> [Problem statement]
The lines to copy are those in the listing below that contain the word "wire".

===== Records provided

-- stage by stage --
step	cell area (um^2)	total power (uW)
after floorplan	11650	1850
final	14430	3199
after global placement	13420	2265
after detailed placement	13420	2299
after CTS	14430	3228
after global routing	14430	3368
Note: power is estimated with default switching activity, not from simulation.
`config.mk`:
```
export PLATFORM = sky130hd
export DESIGN_NAME = exc_ctrl
export DESIGN_NICKNAME = d
export VERILOG_FILES = /design/src/rtl/exc_pkg.sv /design/src/rtl/exc_ctrl.sv
export SDC_FILE = /design/constraint.sdc
export NUM_CORES = 1
export LEC_CHECK = 0
export ABC_AREA = 1
export CORE_AREA = 5 5 89 91
export DETAILED_ROUTE_END_ITERATION = 12
export DIE_AREA = 0 0 94 96
export DONT_BUFFER_PORTS = 1
export PLACE_DENSITY_LB_ADDON = 0.05
export SYNTH_ARGS = -nofsm -noshare
export SYNTH_HDL_FRONTEND = slang
export SYNTH_SLANG_ARGS = --single-unit
```
`constraint.sdc`:
```
create_clock -name clk -period 3.2 [get_ports clk]
set_clock_uncertainty 0.1 [all_clocks]
set_input_delay 0.64 -clock clk [delete_from_list [all_inputs] [get_ports clk]]
set_output_delay 0.64 -clock clk [all_outputs]
set_load 0.02 [all_outputs]
```
**src/rtl/uart_tx_arbiter_if.sv**
```systemverilog
// Requester and UART register-port signals of the UART transmit arbiter.
// The arbiter uses the master view; requesters and the UART model use the slave view.
interface uart_tx_arbiter_if #(
    parameter int N = 4
);
    logic [N-1:0]   req_valid;
    logic [N-1:0]   req_last;
    logic [8*N-1:0] req_data;
    logic [N-1:0]   req_ready;
    logic [3:0]     uart_div_we;
    logic [31:0]    uart_div_di;
    logic           uart_dat_we;
    logic [31:0]    uart_dat_di;
    logic           uart_dat_wait;
    logic [N-1:0]   grant;
    logic           busy;

    modport master (
        input  req_valid, req_last, req_data, uart_dat_wait,
        output req_ready, uart_div_we, uart_div_di, uart_dat_we, uart_dat_di, grant, busy
    );

    modport slave (
        output req_valid, req_last, req_data, uart_dat_wait,
        input  req_ready, uart_div_we, uart_div_di, uart_dat_we, uart_dat_di, grant, busy
    );
endinterface

```
**src/rtl/uart_tx_arbiter.sv**
```systemverilog
// Per-packet round-robin arbiter in front of the UART data port; writes the baud divider once after reset.
// Build macro UART_ARB_TAG_EN: prefix every packet with tag byte 8'h80|requester index.
module uart_tx_arbiter #(
    parameter int N        = 4,
    parameter int DIV_INIT = 104,
    parameter int HOLD_MAX = 255
) (
    input  logic              clk,
    input  logic              resetn,
    uart_tx_arbiter_if.master bus
);
    localparam int         IW       = (N > 1) ? $clog2(N) : 1;
    localparam logic [7:0] HOLD_LIM = 8'(HOLD_MAX - 1);

    typedef enum logic [1:0] {
        S_INIT = 2'd0,
        S_IDLE = 2'd1,
        S_SEND = 2'd2
`ifdef UART_ARB_TAG_EN
        , S_TAG = 2'd3
`endif
    } state_e;

    state_e        state_q, state_d;
    logic [N-1:0]  grant_q, grant_d;
    logic [IW-1:0] ptr_q, ptr_d;
    logic [7:0]    hold_q, hold_d;
    logic [3:0]    div_we_q, div_we_d;
    logic [31:0]   div_di_q, div_di_d;

    logic          found_s;
    logic [IW-1:0] win_s;
    logic [IW-1:0] cand_s;
    logic          hit_s;
    logic [7:0]    sel_byte_s;
    logic          dat_we_s;
    logic [31:0]   dat_di_s;
    logic [N-1:0]  ready_s;

    // Round-robin scan starting one past the last winner; ptr_q also names the current owner.
    always_comb begin
        found_s = 1'b0;
        win_s   = ptr_q;
        cand_s  = ptr_q;
        hit_s   = 1'b0;
        for (int k = 1; k <= N; k++) begin
            cand_s  = IW'((int'(ptr_q) + k) % N);
            hit_s   = bus.req_valid[cand_s];
            win_s   = (!found_s && hit_s) ? cand_s : win_s;
            found_s = found_s | hit_s;
        end
    end

    assign sel_byte_s = bus.req_data[{ptr_q, 3'b000} +: 8];

    // Next-state and handshake outputs.
    always_comb begin
        state_d  = state_q;
        grant_d  = grant_q;
        ptr_d    = ptr_q;
        hold_d   = hold_q;
        div_we_d = 4'h0;
        div_di_d = 32'h0;
        dat_we_s = 1'b0;
        dat_di_s = 32'h0;
        ready_s  = '0;
        case (state_q)
            S_INIT: begin
                div_we_d = 4'hF;
                div_di_d = 32'(DIV_INIT);
                state_d  = S_IDLE;
            end
            S_IDLE: begin
                hold_d = 8'h00;
                if (found_s) begin
                    grant_d = N'(1) << win_s;
                    ptr_d   = win_s;
`ifdef UART_ARB_TAG_EN
                    state_d = S_TAG;
`else
                    state_d = S_SEND;
`endif
                end else begin
                    grant_d = '0;
                end
            end
`ifdef UART_ARB_TAG_EN
            S_TAG: begin
                dat_we_s = 1'b1;
                dat_di_s = {24'h0, 8'h80 | 8'(ptr_q)};
                if (!bus.uart_dat_wait) begin
                    state_d = S_SEND;
                end else begin
                    state_d = S_TAG;
                end
            end
`endif
            S_SEND: begin
                dat_we_s       = bus.req_valid[ptr_q];
                dat_di_s       = {24'h0, sel_byte_s};
                ready_s[ptr_q] = bus.req_valid[ptr_q] && !bus.uart_dat_wait;
                if (ready_s[ptr_q]) begin
                    hold_d = 8'h00;
                    if (bus.req_last[ptr_q]) begin
                        state_d = S_IDLE;
                        grant_d = '0;
                    end else begin
                        state_d = S_SEND;
                    end
                end else if (bus.req_valid[ptr_q]) begin
                    // A stalled but present byte is not an idle cycle.
                    hold_d = 8'h00;
                end else if (hold_q >= HOLD_LIM) begin
                    state_d = S_IDLE;
                    grant_d = '0;
                    hold_d  = 8'h00;
                end else if (hold_q != 8'hFF) begin
                    hold_d = hold_q + 8'd1;
                end else begin
                    hold_d = hold_q;
                end
            end
            default: begin
                state_d = S_INIT;
                grant_d = '0;
            end
        endcase
    end

    // State and divider-write registers.
    always_ff @(posedge clk or negedge resetn) begin
        if (!resetn) begin
            state_q  <= S_INIT;
            grant_q  <= '0;
            ptr_q    <= IW'(N - 1);
            hold_q   <= 8'h00;
            div_we_q <= 4'h0;
            div_di_q <= 32'h0;
        end else begin
            state_q  <= state_d;
            grant_q  <= grant_d;
            ptr_q    <= ptr_d;
            hold_q   <= hold_d;
            div_we_q <= div_we_d;
            div_di_q <= div_di_d;
        end
    end

    assign bus.req_ready   = ready_s;
    assign bus.uart_dat_we = dat_we_s;
    assign bus.uart_dat_di = dat_di_s;
    assign bus.uart_div_we = div_we_q;
    assign bus.uart_div_di = div_di_q;
    assign bus.grant       = grant_q;
    assign bus.busy        = (state_q != S_IDLE) || (div_we_q != 4'h0);
endmodule

```
**src/flat_wrapper.sv**
```systemverilog
// flat-port wrapper written by rule: the top's interface ports become plain ports
module uart_tx_arbiter_flat 
#(
    parameter int N        = 4,
    parameter int DIV_INIT = 104,
    parameter int HOLD_MAX = 255
)
  (clk, resetn, bus_req_valid, bus_req_last, bus_req_data, bus_uart_dat_wait, bus_req_ready, bus_uart_div_we, bus_uart_div_di, bus_uart_dat_we, bus_uart_dat_di, bus_grant, bus_busy);
  uart_tx_arbiter_if #(.N(N)) bus_i ();
  input  logic clk;
  input  logic resetn;
  input wire logic [$bits(bus_i.req_valid)-1:0] bus_req_valid;
  input wire logic [$bits(bus_i.req_last)-1:0] bus_req_last;
  input wire logic [$bits(bus_i.req_data)-1:0] bus_req_data;
  input wire logic [$bits(bus_i.uart_dat_wait)-1:0] bus_uart_dat_wait;
  output wire logic [$bits(bus_i.req_ready)-1:0] bus_req_ready;
  output wire logic [$bits(bus_i.uart_div_we)-1:0] bus_uart_div_we;
  output wire logic [$bits(bus_i.uart_div_di)-1:0] bus_uart_div_di;
  output wire logic [$bits(bus_i.uart_dat_we)-1:0] bus_uart_dat_we;
  output wire logic [$bits(bus_i.uart_dat_di)-1:0] bus_uart_dat_di;
  output wire logic [$bits(bus_i.grant)-1:0] bus_grant;
  output wire logic [$bits(bus_i.busy)-1:0] bus_busy;
  assign bus_i.req_valid = bus_req_valid;
  assign bus_i.req_last = bus_req_last;
  assign bus_i.req_data = bus_req_data;
  assign bus_i.uart_dat_wait = bus_uart_dat_wait;
  assign bus_req_ready = bus_i.req_ready;
  assign bus_uart_div_we = bus_i.uart_div_we;
  assign bus_uart_div_di = bus_i.uart_div_di;
  assign bus_uart_dat_we = bus_i.uart_dat_we;
  assign bus_uart_dat_di = bus_i.uart_dat_di;
  assign bus_grant = bus_i.grant;
  assign bus_busy = bus_i.busy;
  uart_tx_arbiter #(.N(N), .DIV_INIT(DIV_INIT), .HOLD_MAX(HOLD_MAX)) u_core (.clk(clk), .resetn(resetn), .bus(bus_i));
endmodule
```
===== src/rtl/tile_sprite_renderer.sv =====
// Tile/sprite pixel renderer: scans all entity channels one tile ahead, fetches
// one sprite line per tile from a 1-cycle ROM, and emits a 1-bit colour.
`timescale 1ns/1ps
module tile_sprite_renderer #(
  parameter int   NUM_ENTITIES = 9,
  parameter int   TILE_SIZE    = 8,
  parameter int   UPSCALE      = 5,
  parameter int   H_TILES      = 16,
  parameter int   V_TILES      = 12,
  parameter int   H_ACTIVE     = 640,
  parameter int   V_TOTAL      = 525,
  parameter logic BG_COLOUR    = 1'b0,
  localparam int  LW           = $clog2(TILE_SIZE)
) (
  input  logic                        clk_in,
  input  logic                        reset,
  input  logic [9:0]                  counter_H,
  input  logic [9:0]                  counter_V,
  input  logic [NUM_ENTITIES*18-1:0]  entities,
  input  logic [NUM_ENTITIES*2-1:0]   entity_mode,
  output logic                        rom_req,
  output logic [3:0]                  rom_sprite_id,
  output logic [1:0]                  rom_orientation,
  output logic [LW-1:0]               rom_line,
  input  logic [TILE_SIZE-1:0]        rom_data,
  output logic                        colour,
  output logic                        scan_overrun
);
  localparam int TW = TILE_SIZE * UPSCALE;

  typedef enum logic [1:0] {IDLE, SCAN, FETCH} state_t;
  state_t state_q, state_d;

  logic [9:0] upCnt_q, subCnt_q, tileCnt_q, upCnt_d, subCnt_d, tileCnt_d;
  logic [9:0] upNow, subNow, tileNow;
  logic inActive, tileStart, colTrig, lineTrig, trig;
  logic [3:0] tColNow;

  // Counters hold the position of counter_H+1, so the live position is a mux.
  always_comb begin
    upNow     = (counter_H == '0) ? '0 : upCnt_q;
    subNow    = (counter_H == '0) ? '0 : subCnt_q;
    tileNow   = (counter_H == '0) ? '0 : tileCnt_q;
    upCnt_d   = upNow + 10'd1;
    subCnt_d  = subNow;
    tileCnt_d = tileNow;
    if (upNow == 10'(UPSCALE - 1)) begin
      upCnt_d = '0;
      if (subNow == 10'(TILE_SIZE - 1)) begin
        subCnt_d  = '0;
        tileCnt_d = tileNow + 10'd1;
      end else begin
        subCnt_d = subNow + 10'd1;
      end
    end
    inActive  = counter_H < 10'(H_ACTIVE);
    tileStart = inActive && upNow == '0 && subNow == '0;
    colTrig   = tileStart && tileNow < 10'(H_TILES - 1);
    lineTrig  = counter_H == 10'(H_ACTIVE);
    trig      = colTrig || lineTrig;
    tColNow   = lineTrig ? 4'd0 : 4'(tileNow + 10'd1);
  end

  logic [9:0] vSel, rem;
  logic [4:0] rowCnt;
  logic rowOk;
  logic [LW-1:0] sRow;

  // Tile row and sprite row by repeated conditional subtraction.
  always_comb begin
    vSel = counter_V;
    if (lineTrig) vSel = (counter_V == 10'(V_TOTAL - 1)) ? '0 : counter_V + 10'd1;
    rem    = vSel;
    rowCnt = '0;
    for (int k = 0; k < V_TILES; k++) begin
      if (rem >= 10'(TW)) begin
        rem    = rem - 10'(TW);
        rowCnt = rowCnt + 5'd1;
      end
    end
    rowOk = rem < 10'(TW);
    sRow  = '0;
    for (int k = 0; k < TILE_SIZE - 1; k++) begin
      if (rem >= 10'(UPSCALE)) begin
        rem  = rem - 10'(UPSCALE);
        sRow = sRow + LW'(1);
      end
    end
  end

  logic [4:0] idx_q, tRow_q;
  logic [3:0] tCol_q, winId_q;
  logic [1:0] winOr_q;
  logic tRowOk_q, hit_q, winFlip_q;
  logic [LW-1:0] sRow_q;
  logic [17:0] ent;
  logic [1:0] eMode;
  logic colHit, chanMatch, lastIdx;
  logic [3:0] selId;
  logic [1:0] selOr;
  logic selFlip;

  always_comb begin
    ent       = entities[int'(idx_q)*18 +: 18];
    eMode     = entity_mode[int'(idx_q)*2 +: 2];
    colHit    = (eMode == 2'b10) ?
                (tCol_q >= ent[11:8] && {1'b0, tCol_q} <= {1'b0, ent[11:8]} + {1'b0, ent[3:0]}) :
                (tCol_q == ent[11:8]);
    chanMatch = state_q == SCAN && eMode != 2'b11 && ent[17:14] != 4'hF && tRowOk_q &&
                {1'b0, ent[7:4]} == tRow_q && {1'b0, ent[11:8]} < 5'(H_TILES) && colHit;
    lastIdx   = idx_q == 5'(NUM_ENTITIES - 1);
    selId     = hit_q ? winId_q : ent[17:14];
    selOr     = hit_q ? winOr_q : ent[13:12];
    selFlip   = hit_q ? winFlip_q : (eMode == 2'b01);
  end

  // A new trigger always restarts the scan, even over an unfinished one.
  always_comb begin
    state_d = state_q;
    case (state_q)
      IDLE:    state_d = IDLE;
      SCAN:    if (lastIdx) state_d = FETCH;
      FETCH:   state_d = IDLE;
      default: state_d = IDLE;
    endcase
    if (trig) state_d = SCAN;
  end

  logic [TILE_SIZE-1:0] nextLine_q, curLine_q, nextNow, lineNow;
  logic nextValid_q, curValid_q, capPend_q, capHit_q, nextValidNow, validNow;
  logic romReq_q, colour_q, overrun_q;
  logic [3:0] romId_q;
  logic [1:0] romOr_q;
  logic [LW-1:0] romLine_q;

  // ROM data is forwarded straight to the tile boundary when capture coincides with it.
  always_comb begin
    nextNow      = capPend_q ? (capHit_q ? rom_data : '0) : nextLine_q;
    nextValidNow = capPend_q ? capHit_q : nextValid_q;
    lineNow      = tileStart ? nextNow : curLine_q;
    validNow     = tileStart ? nextValidNow : curValid_q;
  end

  always_ff @(posedge clk_in) begin
    if (reset) begin
      state_q     <= IDLE;
      upCnt_q     <= '0;
      subCnt_q    <= '0;
      tileCnt_q   <= '0;
      idx_q       <= '0;
      tRow_q      <= '0;
      tCol_q      <= '0;
      tRowOk_q    <= 1'b0;
      sRow_q      <= '0;
      hit_q       <= 1'b0;
      winId_q     <= '0;
      winOr_q     <= '0;
      winFlip_q   <= 1'b0;
      nextLine_q  <= '0;
      curLine_q   <= '0;
      nextValid_q <= 1'b0;
      curValid_q  <= 1'b0;
      capPend_q   <= 1'b0;
      capHit_q    <= 1'b0;
      romReq_q    <= 1'b0;
      romId_q     <= '0;
      romOr_q     <= '0;
      romLine_q   <= '0;
      colour_q    <= 1'b1;
      overrun_q   <= 1'b0;
    end else begin
      state_q   <= state_d;
      upCnt_q   <= upCnt_d;
      subCnt_q  <= subCnt_d;
      tileCnt_q <= tileCnt_d;
      romReq_q  <= 1'b0;
      if (capPend_q) begin
        nextLine_q  <= nextNow;
        nextValid_q <= nextValidNow;
        capPend_q   <= 1'b0;
      end
      if (trig) begin
        tCol_q      <= tColNow;
        tRow_q      <= rowCnt;
        tRowOk_q    <= rowOk;
        sRow_q      <= sRow;
        idx_q       <= '0;
        hit_q       <= 1'b0;
        nextValid_q <= 1'b0;
        nextLine_q  <= '0;
        if (state_q != IDLE) overrun_q <= 1'b1;
      end else if (state_q == SCAN) begin
        if (chanMatch && !hit_q) begin
          hit_q     <= 1'b1;
          winId_q   <= ent[17:14];
          winOr_q   <= ent[13:12];
          winFlip_q <= eMode == 2'b01;
        end
        idx_q <= idx_q + 5'd1;
        if (lastIdx && (hit_q || chanMatch)) begin
          romReq_q  <= 1'b1;
          romId_q   <= selId;
          romOr_q   <= selOr;
          romLine_q <= selFlip ? LW'(TILE_SIZE - 1) - sRow_q : sRow_q;
        end
      end else if (state_q == FETCH) begin
        capPend_q <= 1'b1;
        capHit_q  <= romReq_q;
      end
      if (tileStart) begin
        curLine_q  <= nextNow;
        curValid_q <= nextValidNow;
      end
      colour_q <= (inActive && validNow) ? lineNow[subNow[LW-1:0]] : BG_COLOUR;
    end
  end

  assign rom_req         = romReq_q;
  assign rom_sprite_id   = romId_q;
  assign rom_orientation = romOr_q;
  assign rom_line        = romLine_q;
  assign colour          = colour_q;
  assign scan_overrun    = overrun_q;
endmodule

==========

> [Written response]
  input wire logic [$bits(bus_i.req_valid)-1:0] bus_req_valid;
  input wire logic [$bits(bus_i.req_last)-1:0] bus_req_last;
  input wire logic [$bits(bus_i.req_data)-1:0] bus_req_data;
  input wire logic [$bits(bus_i.uart_dat_wait)-1:0] bus_uart_dat_wait;
  output wire logic [$bits(bus_i.req_ready)-1:0] bus_req_ready;
  output wire logic [$bits(bus_i.uart_div_we)-1:0] bus_uart_div_we;
  output wire logic [$bits(bus_i.uart_div_di)-1:0] bus_uart_div_di;
  output wire logic [$bits(bus_i.uart_dat_we)-1:0] bus_uart_dat_we;
  output wire logic [$bits(bus_i.uart_dat_di)-1:0] bus_uart_dat_di;
  output wire logic [$bits(bus_i.grant)-1:0] bus_grant;
  output wire logic [$bits(bus_i.busy)-1:0] bus_busy;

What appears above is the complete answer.